* [Exercise directions]: Lines of the data that contain the word "test" are the ones to copy.

* [Provided material]:
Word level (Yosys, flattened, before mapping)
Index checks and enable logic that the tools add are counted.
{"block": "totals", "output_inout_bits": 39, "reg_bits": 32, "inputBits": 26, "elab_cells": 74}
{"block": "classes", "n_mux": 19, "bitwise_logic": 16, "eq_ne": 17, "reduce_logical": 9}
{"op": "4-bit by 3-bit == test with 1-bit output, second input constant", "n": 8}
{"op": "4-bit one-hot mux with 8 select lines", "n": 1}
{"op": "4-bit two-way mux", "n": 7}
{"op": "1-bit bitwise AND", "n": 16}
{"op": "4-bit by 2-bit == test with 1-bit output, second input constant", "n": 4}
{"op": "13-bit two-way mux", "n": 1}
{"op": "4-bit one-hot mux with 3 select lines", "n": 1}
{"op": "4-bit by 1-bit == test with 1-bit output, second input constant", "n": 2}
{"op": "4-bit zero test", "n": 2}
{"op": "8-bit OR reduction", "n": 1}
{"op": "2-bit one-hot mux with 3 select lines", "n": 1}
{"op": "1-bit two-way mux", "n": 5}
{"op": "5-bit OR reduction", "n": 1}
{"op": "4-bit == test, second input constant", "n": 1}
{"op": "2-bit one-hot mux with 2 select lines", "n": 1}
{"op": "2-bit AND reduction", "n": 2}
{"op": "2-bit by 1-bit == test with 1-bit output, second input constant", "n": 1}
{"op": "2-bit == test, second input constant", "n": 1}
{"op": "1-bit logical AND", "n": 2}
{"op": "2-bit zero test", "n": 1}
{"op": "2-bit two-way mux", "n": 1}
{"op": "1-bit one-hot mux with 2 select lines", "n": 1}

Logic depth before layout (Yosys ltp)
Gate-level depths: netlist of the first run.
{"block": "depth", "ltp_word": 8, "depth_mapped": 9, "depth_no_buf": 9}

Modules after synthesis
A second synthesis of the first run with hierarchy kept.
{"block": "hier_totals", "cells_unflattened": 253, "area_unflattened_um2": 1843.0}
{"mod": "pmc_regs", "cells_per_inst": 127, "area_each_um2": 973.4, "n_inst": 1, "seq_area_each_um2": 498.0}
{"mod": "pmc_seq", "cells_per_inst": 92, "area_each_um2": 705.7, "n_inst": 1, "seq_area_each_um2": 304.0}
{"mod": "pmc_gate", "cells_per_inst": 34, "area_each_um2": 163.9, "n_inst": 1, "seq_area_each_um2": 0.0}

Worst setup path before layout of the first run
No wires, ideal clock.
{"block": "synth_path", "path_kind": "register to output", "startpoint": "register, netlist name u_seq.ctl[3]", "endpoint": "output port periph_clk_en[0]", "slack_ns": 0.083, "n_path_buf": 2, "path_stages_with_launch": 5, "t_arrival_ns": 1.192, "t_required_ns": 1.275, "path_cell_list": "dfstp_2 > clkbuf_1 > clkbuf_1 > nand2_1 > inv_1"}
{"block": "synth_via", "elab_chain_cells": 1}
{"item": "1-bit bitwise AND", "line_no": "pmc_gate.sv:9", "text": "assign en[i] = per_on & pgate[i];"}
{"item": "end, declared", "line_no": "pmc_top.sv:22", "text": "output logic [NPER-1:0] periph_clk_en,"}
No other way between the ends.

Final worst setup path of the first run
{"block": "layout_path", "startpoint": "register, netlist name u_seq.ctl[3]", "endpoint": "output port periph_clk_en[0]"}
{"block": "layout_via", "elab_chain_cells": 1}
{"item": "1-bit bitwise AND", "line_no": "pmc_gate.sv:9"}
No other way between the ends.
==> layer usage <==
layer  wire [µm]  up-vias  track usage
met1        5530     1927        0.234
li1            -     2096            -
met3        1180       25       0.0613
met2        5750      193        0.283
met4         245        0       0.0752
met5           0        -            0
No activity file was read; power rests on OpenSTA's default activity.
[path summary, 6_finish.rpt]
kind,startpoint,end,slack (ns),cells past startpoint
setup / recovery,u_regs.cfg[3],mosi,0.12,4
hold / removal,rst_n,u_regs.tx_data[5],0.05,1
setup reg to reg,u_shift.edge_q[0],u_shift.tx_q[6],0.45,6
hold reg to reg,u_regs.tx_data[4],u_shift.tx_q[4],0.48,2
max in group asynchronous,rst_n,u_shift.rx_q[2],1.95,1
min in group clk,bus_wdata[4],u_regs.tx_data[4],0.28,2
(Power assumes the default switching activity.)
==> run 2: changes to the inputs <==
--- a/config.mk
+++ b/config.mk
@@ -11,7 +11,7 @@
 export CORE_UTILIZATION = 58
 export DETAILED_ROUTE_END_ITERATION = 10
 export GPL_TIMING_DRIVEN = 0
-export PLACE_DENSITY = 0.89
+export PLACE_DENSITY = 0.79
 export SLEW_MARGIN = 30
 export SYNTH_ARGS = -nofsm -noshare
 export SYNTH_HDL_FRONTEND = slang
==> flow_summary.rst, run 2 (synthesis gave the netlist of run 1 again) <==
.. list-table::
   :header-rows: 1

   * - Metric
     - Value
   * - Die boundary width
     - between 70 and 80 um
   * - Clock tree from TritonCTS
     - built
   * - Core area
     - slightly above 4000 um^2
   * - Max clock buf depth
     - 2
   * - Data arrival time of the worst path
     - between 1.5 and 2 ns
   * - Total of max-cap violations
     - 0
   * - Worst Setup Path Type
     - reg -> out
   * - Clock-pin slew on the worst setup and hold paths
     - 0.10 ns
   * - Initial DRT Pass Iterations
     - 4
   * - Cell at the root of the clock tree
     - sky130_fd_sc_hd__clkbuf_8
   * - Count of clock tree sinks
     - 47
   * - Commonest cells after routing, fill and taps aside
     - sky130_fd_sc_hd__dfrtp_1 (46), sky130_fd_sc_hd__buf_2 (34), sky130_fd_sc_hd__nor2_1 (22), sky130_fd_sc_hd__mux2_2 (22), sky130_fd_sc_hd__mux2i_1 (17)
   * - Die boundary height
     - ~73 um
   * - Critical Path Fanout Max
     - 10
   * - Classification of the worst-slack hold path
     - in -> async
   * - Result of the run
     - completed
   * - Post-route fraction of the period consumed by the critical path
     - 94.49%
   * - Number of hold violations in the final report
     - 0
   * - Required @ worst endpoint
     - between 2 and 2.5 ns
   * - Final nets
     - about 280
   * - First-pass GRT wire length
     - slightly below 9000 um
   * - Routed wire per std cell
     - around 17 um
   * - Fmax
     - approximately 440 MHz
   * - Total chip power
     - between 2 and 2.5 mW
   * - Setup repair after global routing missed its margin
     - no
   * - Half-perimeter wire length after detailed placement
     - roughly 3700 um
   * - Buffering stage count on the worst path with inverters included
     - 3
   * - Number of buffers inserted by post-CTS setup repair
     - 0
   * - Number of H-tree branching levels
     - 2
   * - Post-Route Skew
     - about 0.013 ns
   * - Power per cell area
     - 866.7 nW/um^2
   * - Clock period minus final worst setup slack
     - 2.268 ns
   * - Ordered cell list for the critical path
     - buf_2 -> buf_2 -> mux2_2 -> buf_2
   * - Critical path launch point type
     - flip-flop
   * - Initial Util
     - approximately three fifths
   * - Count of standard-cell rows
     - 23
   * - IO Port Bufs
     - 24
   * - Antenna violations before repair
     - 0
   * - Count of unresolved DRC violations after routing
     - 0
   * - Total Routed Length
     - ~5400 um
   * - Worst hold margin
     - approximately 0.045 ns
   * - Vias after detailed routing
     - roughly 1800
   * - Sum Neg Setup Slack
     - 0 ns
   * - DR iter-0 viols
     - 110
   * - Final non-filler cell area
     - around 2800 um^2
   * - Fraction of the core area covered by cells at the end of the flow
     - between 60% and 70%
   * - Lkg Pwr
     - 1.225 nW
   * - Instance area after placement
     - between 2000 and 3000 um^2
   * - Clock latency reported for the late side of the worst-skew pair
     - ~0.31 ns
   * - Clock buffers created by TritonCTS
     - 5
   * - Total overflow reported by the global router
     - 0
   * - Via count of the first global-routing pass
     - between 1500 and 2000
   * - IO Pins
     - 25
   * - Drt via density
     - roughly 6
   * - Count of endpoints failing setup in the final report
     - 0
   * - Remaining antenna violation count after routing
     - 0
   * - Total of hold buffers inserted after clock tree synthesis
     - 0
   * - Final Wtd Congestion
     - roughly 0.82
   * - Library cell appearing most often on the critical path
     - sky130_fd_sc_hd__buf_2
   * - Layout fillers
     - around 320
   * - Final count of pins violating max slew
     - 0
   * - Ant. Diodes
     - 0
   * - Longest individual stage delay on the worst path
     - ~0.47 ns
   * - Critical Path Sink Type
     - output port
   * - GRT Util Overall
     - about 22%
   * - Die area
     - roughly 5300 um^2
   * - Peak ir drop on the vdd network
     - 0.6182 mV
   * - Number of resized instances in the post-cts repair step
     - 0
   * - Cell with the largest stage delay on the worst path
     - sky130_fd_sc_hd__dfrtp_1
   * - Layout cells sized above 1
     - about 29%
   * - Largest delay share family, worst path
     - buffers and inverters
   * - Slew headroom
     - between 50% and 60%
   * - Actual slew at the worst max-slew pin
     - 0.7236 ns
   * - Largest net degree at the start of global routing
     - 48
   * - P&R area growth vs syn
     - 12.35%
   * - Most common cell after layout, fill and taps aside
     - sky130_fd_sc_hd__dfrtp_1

* [Answer to this exercise]:
{"op": "4-bit by 3-bit == test with 1-bit output, second input constant", "n": 8}
{"op": "4-bit by 2-bit == test with 1-bit output, second input constant", "n": 4}
{"op": "4-bit by 1-bit == test with 1-bit output, second input constant", "n": 2}
{"op": "4-bit zero test", "n": 2}
{"op": "4-bit == test, second input constant", "n": 1}
{"op": "2-bit by 1-bit == test with 1-bit output, second input constant", "n": 1}
{"op": "2-bit == test, second input constant", "n": 1}
{"op": "2-bit zero test", "n": 1}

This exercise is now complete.